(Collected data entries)
------
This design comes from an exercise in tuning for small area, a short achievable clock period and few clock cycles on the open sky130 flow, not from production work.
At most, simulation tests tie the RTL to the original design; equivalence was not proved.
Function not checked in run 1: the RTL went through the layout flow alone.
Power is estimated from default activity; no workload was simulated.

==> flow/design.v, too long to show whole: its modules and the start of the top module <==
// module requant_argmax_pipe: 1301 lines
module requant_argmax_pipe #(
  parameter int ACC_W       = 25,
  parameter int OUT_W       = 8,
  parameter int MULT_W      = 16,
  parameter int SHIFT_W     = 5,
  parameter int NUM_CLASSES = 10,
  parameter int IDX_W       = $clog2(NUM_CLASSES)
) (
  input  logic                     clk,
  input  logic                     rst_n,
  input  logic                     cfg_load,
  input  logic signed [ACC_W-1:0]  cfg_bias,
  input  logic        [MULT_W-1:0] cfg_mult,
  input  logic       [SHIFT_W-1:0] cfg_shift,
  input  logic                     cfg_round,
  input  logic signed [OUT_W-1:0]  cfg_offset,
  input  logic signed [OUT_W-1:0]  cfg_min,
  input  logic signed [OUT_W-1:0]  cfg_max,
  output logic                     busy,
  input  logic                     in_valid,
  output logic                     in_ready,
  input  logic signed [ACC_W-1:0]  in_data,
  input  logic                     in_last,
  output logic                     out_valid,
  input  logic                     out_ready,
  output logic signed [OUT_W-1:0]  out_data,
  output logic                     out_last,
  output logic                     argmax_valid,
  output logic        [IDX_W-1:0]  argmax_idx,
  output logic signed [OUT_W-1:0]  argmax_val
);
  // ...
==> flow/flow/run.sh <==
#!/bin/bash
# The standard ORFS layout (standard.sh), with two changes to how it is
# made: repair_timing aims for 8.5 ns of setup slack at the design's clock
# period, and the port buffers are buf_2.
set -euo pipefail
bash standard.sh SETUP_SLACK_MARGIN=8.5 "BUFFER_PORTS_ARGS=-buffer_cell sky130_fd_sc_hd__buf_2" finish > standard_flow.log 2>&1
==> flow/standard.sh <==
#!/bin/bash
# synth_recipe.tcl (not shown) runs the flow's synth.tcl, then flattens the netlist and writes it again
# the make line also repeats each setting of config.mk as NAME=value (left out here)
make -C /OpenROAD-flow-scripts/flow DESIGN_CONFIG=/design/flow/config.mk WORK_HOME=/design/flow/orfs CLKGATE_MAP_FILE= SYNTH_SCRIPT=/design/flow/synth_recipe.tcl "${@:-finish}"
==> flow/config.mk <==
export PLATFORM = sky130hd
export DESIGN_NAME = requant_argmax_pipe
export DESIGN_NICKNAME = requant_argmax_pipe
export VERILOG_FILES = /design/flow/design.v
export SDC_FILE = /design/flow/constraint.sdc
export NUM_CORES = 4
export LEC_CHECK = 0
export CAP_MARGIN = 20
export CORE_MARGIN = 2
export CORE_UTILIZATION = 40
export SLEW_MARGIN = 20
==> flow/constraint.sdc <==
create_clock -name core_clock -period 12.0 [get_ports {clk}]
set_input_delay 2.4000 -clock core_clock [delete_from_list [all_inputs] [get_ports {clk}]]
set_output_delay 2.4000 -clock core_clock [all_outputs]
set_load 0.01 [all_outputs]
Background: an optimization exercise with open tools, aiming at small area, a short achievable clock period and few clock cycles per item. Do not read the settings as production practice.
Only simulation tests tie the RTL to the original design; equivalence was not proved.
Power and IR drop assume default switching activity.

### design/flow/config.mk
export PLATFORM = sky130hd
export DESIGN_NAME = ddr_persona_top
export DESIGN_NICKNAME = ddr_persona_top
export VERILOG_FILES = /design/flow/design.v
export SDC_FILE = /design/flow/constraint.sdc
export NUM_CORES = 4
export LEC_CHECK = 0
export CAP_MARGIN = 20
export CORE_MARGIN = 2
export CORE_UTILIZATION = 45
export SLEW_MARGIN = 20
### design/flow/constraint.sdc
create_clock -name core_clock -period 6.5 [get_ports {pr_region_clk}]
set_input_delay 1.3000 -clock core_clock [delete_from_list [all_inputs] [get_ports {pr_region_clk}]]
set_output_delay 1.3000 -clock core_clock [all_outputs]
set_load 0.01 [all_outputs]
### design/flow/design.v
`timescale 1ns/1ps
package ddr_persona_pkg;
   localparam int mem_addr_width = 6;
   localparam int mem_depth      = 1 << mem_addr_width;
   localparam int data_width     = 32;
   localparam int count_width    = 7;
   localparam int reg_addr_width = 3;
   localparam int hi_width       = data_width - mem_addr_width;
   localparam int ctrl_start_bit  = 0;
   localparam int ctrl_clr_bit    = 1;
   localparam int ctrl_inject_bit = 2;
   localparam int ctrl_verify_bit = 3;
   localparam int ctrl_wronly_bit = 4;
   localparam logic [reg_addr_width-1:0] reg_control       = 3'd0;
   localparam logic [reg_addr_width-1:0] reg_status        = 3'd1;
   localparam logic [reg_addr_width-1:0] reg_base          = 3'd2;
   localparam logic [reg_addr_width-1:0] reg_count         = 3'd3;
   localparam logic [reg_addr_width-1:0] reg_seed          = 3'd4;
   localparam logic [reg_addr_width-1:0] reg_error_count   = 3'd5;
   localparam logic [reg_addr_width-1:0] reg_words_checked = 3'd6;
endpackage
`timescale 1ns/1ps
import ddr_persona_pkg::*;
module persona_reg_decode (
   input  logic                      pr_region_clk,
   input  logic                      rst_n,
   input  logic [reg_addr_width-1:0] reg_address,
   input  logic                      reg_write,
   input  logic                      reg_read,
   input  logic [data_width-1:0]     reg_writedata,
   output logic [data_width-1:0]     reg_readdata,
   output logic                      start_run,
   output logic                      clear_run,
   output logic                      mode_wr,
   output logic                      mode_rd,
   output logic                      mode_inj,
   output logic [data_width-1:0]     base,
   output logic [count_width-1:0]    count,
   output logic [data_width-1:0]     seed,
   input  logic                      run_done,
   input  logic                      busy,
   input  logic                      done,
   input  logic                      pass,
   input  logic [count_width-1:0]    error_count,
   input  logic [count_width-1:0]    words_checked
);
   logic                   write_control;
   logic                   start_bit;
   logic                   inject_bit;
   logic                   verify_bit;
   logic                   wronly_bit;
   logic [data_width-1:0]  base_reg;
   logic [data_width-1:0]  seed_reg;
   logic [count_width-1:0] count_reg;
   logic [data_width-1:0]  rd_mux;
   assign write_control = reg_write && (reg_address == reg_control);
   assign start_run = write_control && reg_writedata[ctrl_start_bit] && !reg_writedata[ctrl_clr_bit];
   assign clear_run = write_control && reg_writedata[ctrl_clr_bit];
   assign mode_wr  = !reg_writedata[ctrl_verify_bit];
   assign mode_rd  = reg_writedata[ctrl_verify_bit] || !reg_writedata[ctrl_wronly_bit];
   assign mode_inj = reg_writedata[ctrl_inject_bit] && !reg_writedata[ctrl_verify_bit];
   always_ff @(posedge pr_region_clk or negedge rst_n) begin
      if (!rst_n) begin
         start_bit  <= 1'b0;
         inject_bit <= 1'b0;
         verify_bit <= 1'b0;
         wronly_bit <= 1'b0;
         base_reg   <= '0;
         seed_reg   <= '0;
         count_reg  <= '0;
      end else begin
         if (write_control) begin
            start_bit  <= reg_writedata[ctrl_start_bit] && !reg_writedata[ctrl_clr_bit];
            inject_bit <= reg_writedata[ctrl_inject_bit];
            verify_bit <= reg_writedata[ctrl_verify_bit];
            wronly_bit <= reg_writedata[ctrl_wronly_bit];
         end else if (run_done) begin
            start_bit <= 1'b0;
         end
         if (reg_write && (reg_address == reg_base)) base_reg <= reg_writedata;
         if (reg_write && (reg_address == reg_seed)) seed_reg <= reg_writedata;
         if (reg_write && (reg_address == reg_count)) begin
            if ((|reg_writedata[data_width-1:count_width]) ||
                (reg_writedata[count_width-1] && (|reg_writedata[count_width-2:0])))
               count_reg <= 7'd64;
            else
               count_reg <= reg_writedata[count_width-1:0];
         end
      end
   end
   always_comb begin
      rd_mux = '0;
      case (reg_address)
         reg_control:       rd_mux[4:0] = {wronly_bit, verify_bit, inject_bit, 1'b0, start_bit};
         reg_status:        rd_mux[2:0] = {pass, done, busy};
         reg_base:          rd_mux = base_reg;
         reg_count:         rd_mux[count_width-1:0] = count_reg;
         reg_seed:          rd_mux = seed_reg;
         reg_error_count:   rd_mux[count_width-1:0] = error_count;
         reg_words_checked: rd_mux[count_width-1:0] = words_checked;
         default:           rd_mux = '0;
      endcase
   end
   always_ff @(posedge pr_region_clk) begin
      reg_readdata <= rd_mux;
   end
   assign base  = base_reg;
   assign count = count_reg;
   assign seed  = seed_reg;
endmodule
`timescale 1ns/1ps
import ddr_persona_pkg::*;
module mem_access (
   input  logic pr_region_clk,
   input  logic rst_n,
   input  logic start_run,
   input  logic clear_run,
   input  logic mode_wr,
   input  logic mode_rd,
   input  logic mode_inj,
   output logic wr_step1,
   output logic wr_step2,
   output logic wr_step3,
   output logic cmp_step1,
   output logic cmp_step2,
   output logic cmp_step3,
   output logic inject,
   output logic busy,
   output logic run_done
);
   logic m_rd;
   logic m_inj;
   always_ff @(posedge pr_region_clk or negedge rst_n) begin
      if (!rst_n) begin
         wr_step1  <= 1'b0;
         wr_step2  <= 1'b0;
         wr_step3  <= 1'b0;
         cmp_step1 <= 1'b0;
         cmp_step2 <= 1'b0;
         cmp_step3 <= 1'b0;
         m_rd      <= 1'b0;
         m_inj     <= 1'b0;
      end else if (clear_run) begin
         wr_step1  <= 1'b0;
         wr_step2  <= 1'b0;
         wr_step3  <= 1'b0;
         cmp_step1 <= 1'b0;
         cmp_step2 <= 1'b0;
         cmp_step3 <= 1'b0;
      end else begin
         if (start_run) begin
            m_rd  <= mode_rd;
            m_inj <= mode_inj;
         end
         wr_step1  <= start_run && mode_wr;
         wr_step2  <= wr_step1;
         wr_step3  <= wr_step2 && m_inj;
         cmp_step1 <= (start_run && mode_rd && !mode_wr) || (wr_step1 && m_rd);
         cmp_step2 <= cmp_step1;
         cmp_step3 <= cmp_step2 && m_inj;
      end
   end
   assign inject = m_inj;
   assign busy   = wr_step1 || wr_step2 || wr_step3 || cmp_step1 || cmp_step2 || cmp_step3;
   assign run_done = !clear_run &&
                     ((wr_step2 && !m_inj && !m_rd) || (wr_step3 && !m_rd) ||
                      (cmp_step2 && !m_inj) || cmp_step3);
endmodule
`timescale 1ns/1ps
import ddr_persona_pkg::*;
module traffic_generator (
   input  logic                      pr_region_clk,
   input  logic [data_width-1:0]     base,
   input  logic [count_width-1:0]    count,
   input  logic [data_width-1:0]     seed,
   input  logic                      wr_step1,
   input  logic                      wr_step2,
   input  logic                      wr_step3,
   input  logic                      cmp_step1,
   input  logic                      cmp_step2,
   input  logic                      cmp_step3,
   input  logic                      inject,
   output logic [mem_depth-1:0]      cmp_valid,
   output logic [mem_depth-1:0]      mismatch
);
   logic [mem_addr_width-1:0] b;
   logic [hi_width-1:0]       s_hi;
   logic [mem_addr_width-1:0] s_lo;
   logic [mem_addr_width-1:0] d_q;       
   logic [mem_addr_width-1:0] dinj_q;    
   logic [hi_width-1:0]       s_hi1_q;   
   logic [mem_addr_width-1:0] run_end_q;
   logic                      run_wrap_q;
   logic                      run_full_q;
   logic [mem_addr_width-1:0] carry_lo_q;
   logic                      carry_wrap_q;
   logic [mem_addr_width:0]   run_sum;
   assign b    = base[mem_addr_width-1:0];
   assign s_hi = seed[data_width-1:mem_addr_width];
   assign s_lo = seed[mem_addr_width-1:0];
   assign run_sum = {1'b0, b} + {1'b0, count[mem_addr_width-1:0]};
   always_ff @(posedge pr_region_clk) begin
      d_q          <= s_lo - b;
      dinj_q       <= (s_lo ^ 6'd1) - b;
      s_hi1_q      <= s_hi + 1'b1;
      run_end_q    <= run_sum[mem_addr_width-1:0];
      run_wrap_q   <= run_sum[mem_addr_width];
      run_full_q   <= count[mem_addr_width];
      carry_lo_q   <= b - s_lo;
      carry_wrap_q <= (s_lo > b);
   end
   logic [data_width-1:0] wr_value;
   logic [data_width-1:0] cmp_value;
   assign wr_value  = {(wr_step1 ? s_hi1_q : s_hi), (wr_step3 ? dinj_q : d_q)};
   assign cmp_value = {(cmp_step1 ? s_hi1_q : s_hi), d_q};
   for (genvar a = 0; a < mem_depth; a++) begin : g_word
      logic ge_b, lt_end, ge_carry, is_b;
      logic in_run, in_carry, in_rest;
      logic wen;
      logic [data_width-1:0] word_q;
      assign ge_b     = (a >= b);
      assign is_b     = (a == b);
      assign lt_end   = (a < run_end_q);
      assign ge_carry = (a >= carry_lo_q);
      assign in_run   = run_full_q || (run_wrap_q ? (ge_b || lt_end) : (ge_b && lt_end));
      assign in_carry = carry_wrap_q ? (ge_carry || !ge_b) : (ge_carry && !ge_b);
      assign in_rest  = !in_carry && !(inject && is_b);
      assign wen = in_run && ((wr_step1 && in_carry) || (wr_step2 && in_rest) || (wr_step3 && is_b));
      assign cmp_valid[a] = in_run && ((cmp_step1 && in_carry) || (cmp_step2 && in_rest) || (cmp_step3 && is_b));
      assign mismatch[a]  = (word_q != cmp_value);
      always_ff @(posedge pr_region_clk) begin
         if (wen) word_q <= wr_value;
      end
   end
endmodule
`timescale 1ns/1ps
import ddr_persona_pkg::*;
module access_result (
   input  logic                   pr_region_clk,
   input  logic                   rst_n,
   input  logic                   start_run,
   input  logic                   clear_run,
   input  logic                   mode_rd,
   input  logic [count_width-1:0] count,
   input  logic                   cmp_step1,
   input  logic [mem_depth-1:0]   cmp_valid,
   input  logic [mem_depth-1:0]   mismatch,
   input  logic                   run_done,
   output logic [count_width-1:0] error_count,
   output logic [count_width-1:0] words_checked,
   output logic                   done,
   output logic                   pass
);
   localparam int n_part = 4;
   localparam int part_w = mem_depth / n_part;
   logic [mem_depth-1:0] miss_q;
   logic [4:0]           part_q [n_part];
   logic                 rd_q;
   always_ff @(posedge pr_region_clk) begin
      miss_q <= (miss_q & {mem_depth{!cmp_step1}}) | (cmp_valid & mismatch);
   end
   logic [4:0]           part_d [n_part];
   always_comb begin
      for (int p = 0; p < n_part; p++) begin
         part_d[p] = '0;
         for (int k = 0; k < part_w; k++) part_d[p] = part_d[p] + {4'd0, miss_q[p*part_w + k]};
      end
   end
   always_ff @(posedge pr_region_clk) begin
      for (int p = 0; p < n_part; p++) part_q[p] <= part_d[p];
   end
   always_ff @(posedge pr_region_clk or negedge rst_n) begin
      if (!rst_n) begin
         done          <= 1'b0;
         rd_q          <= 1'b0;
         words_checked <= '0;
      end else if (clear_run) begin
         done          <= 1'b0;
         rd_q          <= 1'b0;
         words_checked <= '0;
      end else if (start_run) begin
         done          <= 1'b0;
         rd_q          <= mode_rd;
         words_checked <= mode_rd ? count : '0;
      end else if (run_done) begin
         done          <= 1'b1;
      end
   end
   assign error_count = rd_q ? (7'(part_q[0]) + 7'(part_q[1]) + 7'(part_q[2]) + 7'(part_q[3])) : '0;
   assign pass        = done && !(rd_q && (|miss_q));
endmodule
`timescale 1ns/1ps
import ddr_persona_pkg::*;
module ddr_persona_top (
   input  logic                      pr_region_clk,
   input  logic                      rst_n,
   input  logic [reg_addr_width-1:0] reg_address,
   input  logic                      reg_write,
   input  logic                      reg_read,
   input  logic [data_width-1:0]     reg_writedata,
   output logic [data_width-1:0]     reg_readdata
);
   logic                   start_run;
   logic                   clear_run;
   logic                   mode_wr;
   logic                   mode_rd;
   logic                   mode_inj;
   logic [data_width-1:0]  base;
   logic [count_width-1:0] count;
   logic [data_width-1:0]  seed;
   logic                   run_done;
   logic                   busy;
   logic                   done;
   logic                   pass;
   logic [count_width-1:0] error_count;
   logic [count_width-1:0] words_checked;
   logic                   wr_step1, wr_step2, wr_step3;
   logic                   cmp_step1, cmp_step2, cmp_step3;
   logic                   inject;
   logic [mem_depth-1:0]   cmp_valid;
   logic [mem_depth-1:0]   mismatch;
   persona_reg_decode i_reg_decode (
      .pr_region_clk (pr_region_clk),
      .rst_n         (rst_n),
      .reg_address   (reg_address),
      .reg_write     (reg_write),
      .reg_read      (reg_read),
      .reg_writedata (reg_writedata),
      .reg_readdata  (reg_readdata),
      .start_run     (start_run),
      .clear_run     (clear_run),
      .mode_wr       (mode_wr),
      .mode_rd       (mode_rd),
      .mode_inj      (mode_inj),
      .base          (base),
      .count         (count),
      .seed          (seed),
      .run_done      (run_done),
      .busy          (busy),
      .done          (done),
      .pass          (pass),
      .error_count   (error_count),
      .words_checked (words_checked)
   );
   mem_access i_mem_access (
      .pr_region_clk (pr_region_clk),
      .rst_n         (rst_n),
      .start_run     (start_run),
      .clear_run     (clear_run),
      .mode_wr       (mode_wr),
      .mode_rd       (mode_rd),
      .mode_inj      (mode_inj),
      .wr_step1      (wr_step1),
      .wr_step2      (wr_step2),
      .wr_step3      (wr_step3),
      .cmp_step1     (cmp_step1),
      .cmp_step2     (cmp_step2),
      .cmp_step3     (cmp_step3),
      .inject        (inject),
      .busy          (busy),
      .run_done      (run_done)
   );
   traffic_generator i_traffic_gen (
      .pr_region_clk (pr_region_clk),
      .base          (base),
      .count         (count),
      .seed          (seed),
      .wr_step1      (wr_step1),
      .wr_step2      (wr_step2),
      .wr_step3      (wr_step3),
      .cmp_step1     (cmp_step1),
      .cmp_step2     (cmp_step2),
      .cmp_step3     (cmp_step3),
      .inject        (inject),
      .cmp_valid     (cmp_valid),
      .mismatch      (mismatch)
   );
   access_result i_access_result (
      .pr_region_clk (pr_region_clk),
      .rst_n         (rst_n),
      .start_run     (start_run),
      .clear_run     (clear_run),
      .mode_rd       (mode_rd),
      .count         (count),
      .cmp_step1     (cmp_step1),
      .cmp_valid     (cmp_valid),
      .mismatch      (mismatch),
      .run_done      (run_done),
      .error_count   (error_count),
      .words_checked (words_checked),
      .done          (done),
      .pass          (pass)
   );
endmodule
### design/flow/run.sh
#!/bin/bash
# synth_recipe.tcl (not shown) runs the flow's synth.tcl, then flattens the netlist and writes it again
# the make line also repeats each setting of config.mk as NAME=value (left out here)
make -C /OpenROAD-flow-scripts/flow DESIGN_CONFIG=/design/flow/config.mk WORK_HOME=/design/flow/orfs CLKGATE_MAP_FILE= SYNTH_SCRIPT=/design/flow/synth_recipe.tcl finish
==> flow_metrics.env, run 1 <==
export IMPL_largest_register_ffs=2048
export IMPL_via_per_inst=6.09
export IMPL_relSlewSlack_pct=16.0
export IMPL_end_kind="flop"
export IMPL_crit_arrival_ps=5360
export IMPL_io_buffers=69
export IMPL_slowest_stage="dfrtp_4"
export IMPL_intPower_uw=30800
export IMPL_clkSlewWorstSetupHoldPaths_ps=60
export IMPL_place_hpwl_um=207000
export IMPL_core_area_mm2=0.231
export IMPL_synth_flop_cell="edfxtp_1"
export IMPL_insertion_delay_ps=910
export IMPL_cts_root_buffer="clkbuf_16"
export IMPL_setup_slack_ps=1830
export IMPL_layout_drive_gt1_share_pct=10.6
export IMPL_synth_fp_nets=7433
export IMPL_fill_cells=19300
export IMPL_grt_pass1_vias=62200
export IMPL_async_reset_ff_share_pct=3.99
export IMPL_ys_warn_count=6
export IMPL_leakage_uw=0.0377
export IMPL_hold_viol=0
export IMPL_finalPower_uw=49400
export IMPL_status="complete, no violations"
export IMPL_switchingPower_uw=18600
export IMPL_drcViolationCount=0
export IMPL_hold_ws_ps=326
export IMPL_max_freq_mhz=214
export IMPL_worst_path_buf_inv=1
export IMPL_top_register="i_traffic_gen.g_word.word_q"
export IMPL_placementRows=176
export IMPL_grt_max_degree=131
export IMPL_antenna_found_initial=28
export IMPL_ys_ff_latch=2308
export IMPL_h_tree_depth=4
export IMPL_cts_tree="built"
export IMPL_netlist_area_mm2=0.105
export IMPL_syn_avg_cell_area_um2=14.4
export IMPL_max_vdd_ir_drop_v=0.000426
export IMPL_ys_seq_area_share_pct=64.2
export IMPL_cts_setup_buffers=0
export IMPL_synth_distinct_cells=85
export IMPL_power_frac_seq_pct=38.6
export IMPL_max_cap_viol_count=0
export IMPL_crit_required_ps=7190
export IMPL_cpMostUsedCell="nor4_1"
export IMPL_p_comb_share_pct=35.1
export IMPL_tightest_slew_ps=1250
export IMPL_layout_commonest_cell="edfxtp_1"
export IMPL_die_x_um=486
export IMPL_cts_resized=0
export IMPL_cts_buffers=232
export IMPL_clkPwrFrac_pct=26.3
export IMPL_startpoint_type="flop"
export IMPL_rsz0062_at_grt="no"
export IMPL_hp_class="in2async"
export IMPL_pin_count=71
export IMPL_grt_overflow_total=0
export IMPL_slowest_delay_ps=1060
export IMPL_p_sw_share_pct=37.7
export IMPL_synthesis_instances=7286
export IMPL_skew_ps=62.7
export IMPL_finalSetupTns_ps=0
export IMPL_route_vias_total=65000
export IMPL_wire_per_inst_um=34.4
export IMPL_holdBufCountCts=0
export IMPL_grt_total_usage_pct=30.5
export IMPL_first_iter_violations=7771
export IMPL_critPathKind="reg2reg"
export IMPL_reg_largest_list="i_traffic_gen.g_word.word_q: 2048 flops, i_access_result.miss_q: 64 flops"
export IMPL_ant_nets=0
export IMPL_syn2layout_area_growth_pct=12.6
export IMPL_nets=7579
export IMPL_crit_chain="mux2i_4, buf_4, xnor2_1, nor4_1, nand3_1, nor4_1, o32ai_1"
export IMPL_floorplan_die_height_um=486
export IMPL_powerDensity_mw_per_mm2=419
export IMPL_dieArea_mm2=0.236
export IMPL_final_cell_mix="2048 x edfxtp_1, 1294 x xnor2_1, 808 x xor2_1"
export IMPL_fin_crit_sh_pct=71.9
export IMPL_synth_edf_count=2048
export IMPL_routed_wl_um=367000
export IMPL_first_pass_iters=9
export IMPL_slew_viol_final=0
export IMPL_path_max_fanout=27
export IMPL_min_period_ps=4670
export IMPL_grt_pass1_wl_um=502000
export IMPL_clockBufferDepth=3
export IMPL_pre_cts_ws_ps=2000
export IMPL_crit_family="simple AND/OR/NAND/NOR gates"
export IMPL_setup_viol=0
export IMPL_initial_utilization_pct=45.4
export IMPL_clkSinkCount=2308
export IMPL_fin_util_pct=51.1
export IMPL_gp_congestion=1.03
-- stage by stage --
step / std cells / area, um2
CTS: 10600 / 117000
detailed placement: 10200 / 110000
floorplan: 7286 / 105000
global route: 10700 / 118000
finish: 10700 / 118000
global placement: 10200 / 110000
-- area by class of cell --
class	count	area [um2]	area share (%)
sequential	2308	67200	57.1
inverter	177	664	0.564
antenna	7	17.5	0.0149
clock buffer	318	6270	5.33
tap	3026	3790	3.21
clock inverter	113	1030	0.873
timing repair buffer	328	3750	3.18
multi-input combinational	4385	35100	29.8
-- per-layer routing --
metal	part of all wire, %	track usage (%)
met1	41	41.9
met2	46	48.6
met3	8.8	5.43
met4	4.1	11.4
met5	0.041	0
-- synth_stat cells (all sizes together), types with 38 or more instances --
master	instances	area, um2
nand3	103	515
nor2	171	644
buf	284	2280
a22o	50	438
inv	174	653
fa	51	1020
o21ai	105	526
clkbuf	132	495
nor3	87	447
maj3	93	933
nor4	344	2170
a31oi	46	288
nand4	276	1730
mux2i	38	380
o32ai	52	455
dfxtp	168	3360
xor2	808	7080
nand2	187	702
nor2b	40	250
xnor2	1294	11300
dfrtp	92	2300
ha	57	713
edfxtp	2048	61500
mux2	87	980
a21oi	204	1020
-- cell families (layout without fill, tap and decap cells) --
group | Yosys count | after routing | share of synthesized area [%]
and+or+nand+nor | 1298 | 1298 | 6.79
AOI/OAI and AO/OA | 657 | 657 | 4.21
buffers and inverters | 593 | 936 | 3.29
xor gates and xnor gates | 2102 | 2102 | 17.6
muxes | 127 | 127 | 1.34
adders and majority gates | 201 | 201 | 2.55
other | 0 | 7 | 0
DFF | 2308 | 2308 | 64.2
------
**The task:** Up to and including the line that contains "At most, simulation", restate word for word every line of the entries, starting from the first.

**Answer to this task:**
This design comes from an exercise in tuning for small area, a short achievable clock period and few clock cycles on the open sky130 flow, not from production work.
At most, simulation tests tie the RTL to the original design; equivalence was not proved.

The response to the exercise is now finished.